My mind, however, which was trained by Nazi IB/AP teachers, believes that college is a trick; that really, I’m forgetting to do something. A project hasn’t been done. I didn’t write down a major assignment that is due very, very soon, and my grade is about to go to hell. I sit up some nights thinking, don’t I have something to do? And, I don’t. So I check everyone’s Livejournal one last time.



I am always at least two minutes late for my morning English class. I can’t help it. I don’t mean to be. I don’t know why I am, that’s just how it is. And frankly, I think my teacher is starting class earlier than she’s supposed to.



I can tell when I’m really late because the chronic smokers aren’t even outside trying to suck down one last cigarette before they spend the next hour in a lecture.

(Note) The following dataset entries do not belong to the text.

This is an optimization exercise on Yosys and OpenROAD, whose aim is small area and a short achievable clock period, not a production implementation.
The RTL was checked by simulation tests, not by an equivalence proof against the original design.
The clock port is modelled as an ideal driver; clocking choices that lean on that would not hold on a real chip.
No activity file was given, so power comes from the tool's default toggle rates.

// mem_slave
module mem_slave #(
  parameter int unsigned WIDTH       = 16,
  parameter int unsigned DEPTH       = 64,
  parameter int unsigned ADDR_WIDTH  = $clog2(DEPTH),
  parameter int unsigned WAIT_CYCLES = 2
) (
  input  logic                  clk,
  input  logic                  res,
  input  logic                  bus_wr_rd,
  input  logic [ADDR_WIDTH-1:0] bus_addr,
  input  logic [WIDTH-1:0]      bus_wdata,
  input  logic                  bus_valid,
  output logic                  bus_ready,
  output logic [WIDTH-1:0]      bus_rdata,
  output logic                  bus_rdata_vld
);
Settings: LEC_CHECK=0, ABC_CLOCK_PERIOD_IN_PS=2000, CAP_MARGIN=20, CORE_MARGIN=2, CORE_UTILIZATION=40, CTS_CLUSTER_DIAMETER=80, CTS_CLUSTER_SIZE=25, SETUP_SLACK_MARGIN=3.0, SLEW_MARGIN=20, SYNTH_HIERARCHICAL=1; clock period 5.0 ns.
standard.sh (not shown) runs the stock make flow with config.mk's settings and CLKGATE_MAP_FILE= SYNTH_SCRIPT=/design/flow/synth_recipe.tcl, a recipe that flattens the netlist after the stock synthesis.
==> flow/flow/run.sh <==
#!/bin/bash
set -euo pipefail
R=orfs/results/${FLOW_PLATFORM}/mem_slave/base
bash standard.sh cts > std_cts.log 2>&1
cp $R/4_cts.odb $R/4_cts_orig.odb
openroad -no_init -exit flow/clkroot.tcl > clkroot.log 2>&1
bash standard.sh finish > std_finish.log 2>&1
Other scripts of this flow, unchanged in this note and not shown: flow/flow/clkroot.tcl
==> next run, changes <==
--- a/flow/design.v
+++ b/flow/design.v
@@ -98,17 +98,17 @@
   input  logic [ADDR_WIDTH-1:0] bus_addr,
   input  logic [WIDTH-1:0]      bus_wdata,
   input  logic                  bus_valid,
   output logic                  bus_ready,
   output logic [WIDTH-1:0]      bus_rdata,
   output logic                  bus_rdata_vld
 );
   localparam int N6 = 10;   
-  logic             ready_q, w1_q, w2_q, rq1_q, rq2_q, pend_q;
+  logic             ready_q, w1_q, w2_q, rq1_q, rq2_q, rq3_q, pend_q;
   logic             rdt_q, rdb_q;
   logic [5:0]       ph6_q;       
   logic [3:0]       ph4_q;
   logic             we_q;
   logic [N6:0]      rsel_q;      
   logic [5:0]       o6_q;        
   logic [3:0]       o4_q;        
   logic [3:0]       tsel_q;      
@@ -257,44 +257,45 @@
       ph6_q       <= {ph6_q[4:0], ph6_q[5]};
       ph4_q       <= {ph4_q[2:0], ph4_q[3]};
       rdata_vld_q <= w2_q && !we_q;
       if (rdt_q) rdata_q <= rd_word;
       else if (rdb_q) rdata_q <= rdbuf_q;
     end
     rq1_q <= res;
     rq2_q <= rq1_q;
+    rq3_q <= rq2_q;
   end
   always_ff @(posedge clk) begin
     if (ready_q) begin
       we_q    <= bus_wr_rd;
       rsel_q  <= rdec;
       o6_q    <= oh6;
       o4_q    <= oh4;
         wdata_q <= bus_wdata;
     end
     {smatch_q, tsel_q} <= ctl_d;
-    rdbuf_q <= rd_word;
+    rdbuf_q <= rq3_q ? '0 : rd_word;
   end
   logic [N6:0] wr0, wr1, q0, q1, nwr0, nwr1, sel0, keep0, ws1, wk1;
   always_comb begin
     for (int r = 0; r <= N6; r++) begin
       wr0[r]  = pend_q && rsel_q[r] && smatch_q[0];
       wr1[r]  = pend_q && rsel_q[r] && smatch_q[1];
-      q0[r]   = rq1_q || rq2_q || wr0[r];
-      q1[r]   = rq1_q || rq2_q || wr1[r];
+      q0[r]   = rq1_q || rq2_q || rq3_q || wr0[r];
+      q1[r]   = rq1_q || rq2_q || rq3_q || wr1[r];
     end
     nwr0 = ~wr0;
     nwr1 = ~wr1;
   end
   for (genvar r = 0; r <= N6; r++) begin : g_ws
-    ms_nor2 u_sel0  (.a(res), .b(nwr0[r]), .y(sel0[r]));
-    ms_nor2 u_keep0 (.a(res), .b(q0[r]),   .y(keep0[r]));
-    ms_or2  u_ws1   (.a(res), .b(q1[r]),   .y(ws1[r]));
-    ms_or2  u_wk1   (.a(res), .b(nwr1[r]), .y(wk1[r]));
+    ms_nor2 u_sel0  (.a(1'b0), .b(nwr0[r]), .y(sel0[r]));
+    ms_nor2 u_keep0 (.a(1'b0), .b(q0[r]),   .y(keep0[r]));
+    ms_or2  u_ws1   (.a(1'b0), .b(q1[r]),   .y(ws1[r]));
+    ms_or2  u_wk1   (.a(1'b0), .b(nwr1[r]), .y(wk1[r]));
   end
   logic [WIDTH-1:0] d6s0 [N6];
   logic [WIDTH-1:0] d6s1 [N6];
   logic [WIDTH-1:0] d4s0, d4s1;
   for (genvar r = 0; r < N6; r++) begin : g_slot
     ms_aoi22 #(.W(WIDTH)) u_s0 (
       .a1(m6_q[r][5]), .a2({WIDTH{keep0[r]}}), .b1(wdata_q), .b2({WIDTH{sel0[r]}}), .y(d6s0[r]));
     ms_oai22 #(.W(WIDTH)) u_s1 (
After rerunning: Worst hold slack is better by 0.021 ns. Utilization went up by 0.87 points. Cell area went up by about 2%. Global-route usage went up by 1.9 points. First-iteration DRC count went up by 18%. Die area is about the same. Routed wire length went up by about 8%. Total power went up by about 0.4%. Non-clock buffer count went up by 8. Clock-buffer cell count went up by 1. Setup slack is better by 0.026 ns. Fmax went up by 1.3%. Sequential share of layout area went down by 1.1 points. Via count went up by about 3%.

re-timing with driven ports:
No port has a modelled driver above. Below, the same layouts with a new extraction and two added sets of constraints. Step 1 sets driving cells, clkbuf_16 on the clock port and buf_2 on the other inputs (assumed; they add their load-dependent delay and slew). Step 2 also shifts input and output timing later by t, the mid clock arrival at the registers, as if the neighbouring blocks saw the same clock. a / b / c = ideal ports / drivers / drivers and shift; a / b = the first two.
run | shift t [ns] | setup slack, ns | slew at the worst register clock pin (ns) | worst data-port slew with drivers (ns)
the first run | 0.580 | 2.924 / 2.876 / 2.450 | 0.10 / 0.10 | 0.06
the second run | 0.566 | 2.951 / 2.884 / 2.514 | 0.10 / 0.10 | 0.08
After both steps setup and hold are still met in every run listed. The setup slack of the first run, which loses most, moves by -0.048 ns with the drivers and by -0.474 ns with both steps.
This design comes from an exercise in tuning for small area, a short achievable clock period and few clock cycles per item on the open sky130 flow, not from production work.
Function was checked by simulation only, so behaviour that the tests miss may differ from the original.

==> flow/design.v, too long to show whole: its modules and the start of the top module <==
// module scalar_kalman_filter_core: 387 lines
// module skf_mac_a: 2144 lines
// module skf_mac_b: 26 lines
module scalar_kalman_filter_core
#(
  parameter int DATA_WIDTH = 32,
  parameter int FRAC_BITS  = 16
) (
  input  logic                 clk,
  input  logic                 rst_n,
  input  logic                 in_tvalid,
  output logic                 in_tready,
  input  logic [63:0]          in_tdata,     
  output logic                 out_tvalid,
  input  logic                 out_tready,
  output logic [31:0]          out_tdata,    
  output logic                 out_tuser,    
  input  logic                 cfg_valid,
  output logic                 cfg_ready,
  input  logic [2:0]           cfg_index,
  input  logic [31:0]          cfg_data
);
  // ...
==> flow/run.sh <==
#!/bin/bash
# synth_recipe.tcl (not shown) runs the flow's synth.tcl, then flattens the netlist and writes it again
# the make line also repeats each setting of config.mk as NAME=value (left out here)
make -C /OpenROAD-flow-scripts/flow DESIGN_CONFIG=/design/flow/config.mk WORK_HOME=/design/flow/orfs CLKGATE_MAP_FILE= SYNTH_SCRIPT=/design/flow/synth_recipe.tcl finish
==> flow/config.mk <==
export PLATFORM = sky130hd
export DESIGN_NAME = scalar_kalman_filter_core
export DESIGN_NICKNAME = scalar_kalman_filter_core
export VERILOG_FILES = /design/flow/design.v
export SDC_FILE = /design/flow/constraint.sdc
export NUM_CORES = 4
export LEC_CHECK = 0
export CAP_MARGIN = 20
export CORE_MARGIN = 2
export CORE_UTILIZATION = 40
export SLEW_MARGIN = 20
==> flow/constraint.sdc <==
create_clock -name core_clock -period 10.0 [get_ports {clk}]
set_input_delay 2.0000 -clock core_clock [delete_from_list [all_inputs] [get_ports {clk}]]
set_output_delay 2.0000 -clock core_clock [all_outputs]
set_load 0.01 [all_outputs]
==> impl_results.html, run 1 <==
<table>
<tr><th>Metric</th><th>Value</th></tr>
<tr><th colspan="2">Hold path</th></tr>
<tr><td>Worst hold path depth</td><td>2</td></tr>
<tr><td>Type of the tightest min-delay check</td><td>reg2reg</td></tr>
<tr><td>Critical hold path startpoint</td><td>t_r[1]</td></tr>
<tr><th colspan="2">Setup path</th></tr>
<tr><td>Register-to-register setup slack</td><td>about 0.84 ns</td></tr>
<tr><td>Number of cells on the critical path</td><td>24</td></tr>
<tr><th colspan="2">Run status</th></tr>
<tr><td>Result of the run</td><td>no timing/DRC/antenna violations</td></tr>
<tr><th colspan="2">Clock tree</th></tr>
<tr><td>Clock latency of the later-clocked register in the worst-skew pair</td><td>approximately 0.8 ns</td></tr>
<tr><td>Cts hold-fix bufs</td><td>0</td></tr>
<tr><td>CTS Root Buffer Type</td><td>sky130_fd_sc_hd__clkbuf_16</td></tr>
<tr><td>CTS resizes</td><td>0</td></tr>
<tr><th colspan="2">Cells and area</th></tr>
<tr><td>Final antenna diode count</td><td>13</td></tr>
<tr><td>Cell kind with the greatest summed area</td><td>multi-input combinational cells</td></tr>
<tr><td>Area used by sequential logic in the layout</td><td>0.0213 mm²</td></tr>
<tr><td>Net total in the final layout</td><td>10969</td></tr>
<tr><td>Number of fillers in the final layout</td><td>a little over 20000</td></tr>
<tr><th colspan="2">Floorplanning</th></tr>
<tr><td># IOs</td><td>140</td></tr>
<tr><th colspan="2">Placement</th></tr>
<tr><td>Cell total after placement</td><td>roughly 13000</td></tr>
<tr><td>Port Buf Inserts</td><td>138</td></tr>
<tr><th colspan="2">GRT</th></tr>
<tr><td>Number of global-route vias before repair</td><td>77928</td></tr>
<tr><th colspan="2">Yosys</th></tr>
<tr><td>Compound-cell area share of the yosys netlist</td><td>0.241</td></tr>
<tr><td>Simple logic cell fraction of the synthesized area</td><td>0.160</td></tr>
<tr><th colspan="2">Timing</th></tr>
<tr><td>Final sum of negative setup slack</td><td>0 ns</td></tr>
<tr><th colspan="2">Routing</th></tr>
<tr><td>Detailed-route DRC error count</td><td>0</td></tr>
<tr><td>Number of vias per cell after detailed routing</td><td>6.46</td></tr>
</table>
Testbench counts, summed over its fixed seeds: cycles 7,307, items 800.
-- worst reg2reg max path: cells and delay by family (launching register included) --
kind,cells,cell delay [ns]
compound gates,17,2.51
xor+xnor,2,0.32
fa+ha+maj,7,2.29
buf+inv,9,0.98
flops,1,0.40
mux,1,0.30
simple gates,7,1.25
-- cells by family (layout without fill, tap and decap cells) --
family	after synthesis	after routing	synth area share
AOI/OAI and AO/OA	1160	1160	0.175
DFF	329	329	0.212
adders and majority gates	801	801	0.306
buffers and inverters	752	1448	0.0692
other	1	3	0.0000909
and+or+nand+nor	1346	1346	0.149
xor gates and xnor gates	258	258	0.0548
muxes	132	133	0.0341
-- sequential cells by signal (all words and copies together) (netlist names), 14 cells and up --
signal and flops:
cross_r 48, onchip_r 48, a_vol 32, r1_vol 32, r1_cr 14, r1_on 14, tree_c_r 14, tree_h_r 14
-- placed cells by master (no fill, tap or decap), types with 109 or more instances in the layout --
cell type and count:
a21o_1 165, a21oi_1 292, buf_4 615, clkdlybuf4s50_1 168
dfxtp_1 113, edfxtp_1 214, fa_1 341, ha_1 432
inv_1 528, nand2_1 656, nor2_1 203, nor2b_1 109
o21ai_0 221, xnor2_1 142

“Please,” I say every Monday and Wednesday, usually aloud as I walk to class, “Please let someone come in later than me today.” Sometimes my prayers are answered, like this morning. So I didn’t feel so bad. Jessica, who sits next to me, greets me silently by moving her backpack off of my seat. Once I sit down, I immediately zone out the rest of the hour until Jordan starts asking me questions and J joins in when I make fun of this guy in front of us. They, like me, aren’t interested in learning how to properly write an argumentative paper. The difference is, when we actually write one, I’ll get an A and they won’t.



Quote of the day:
Stefi: "He figured it out first and he's on acid."
Kid on Acid: "I'm putting that on a shirt."
- Me to a friend while she was doing a math equation that the kid on acid solved first.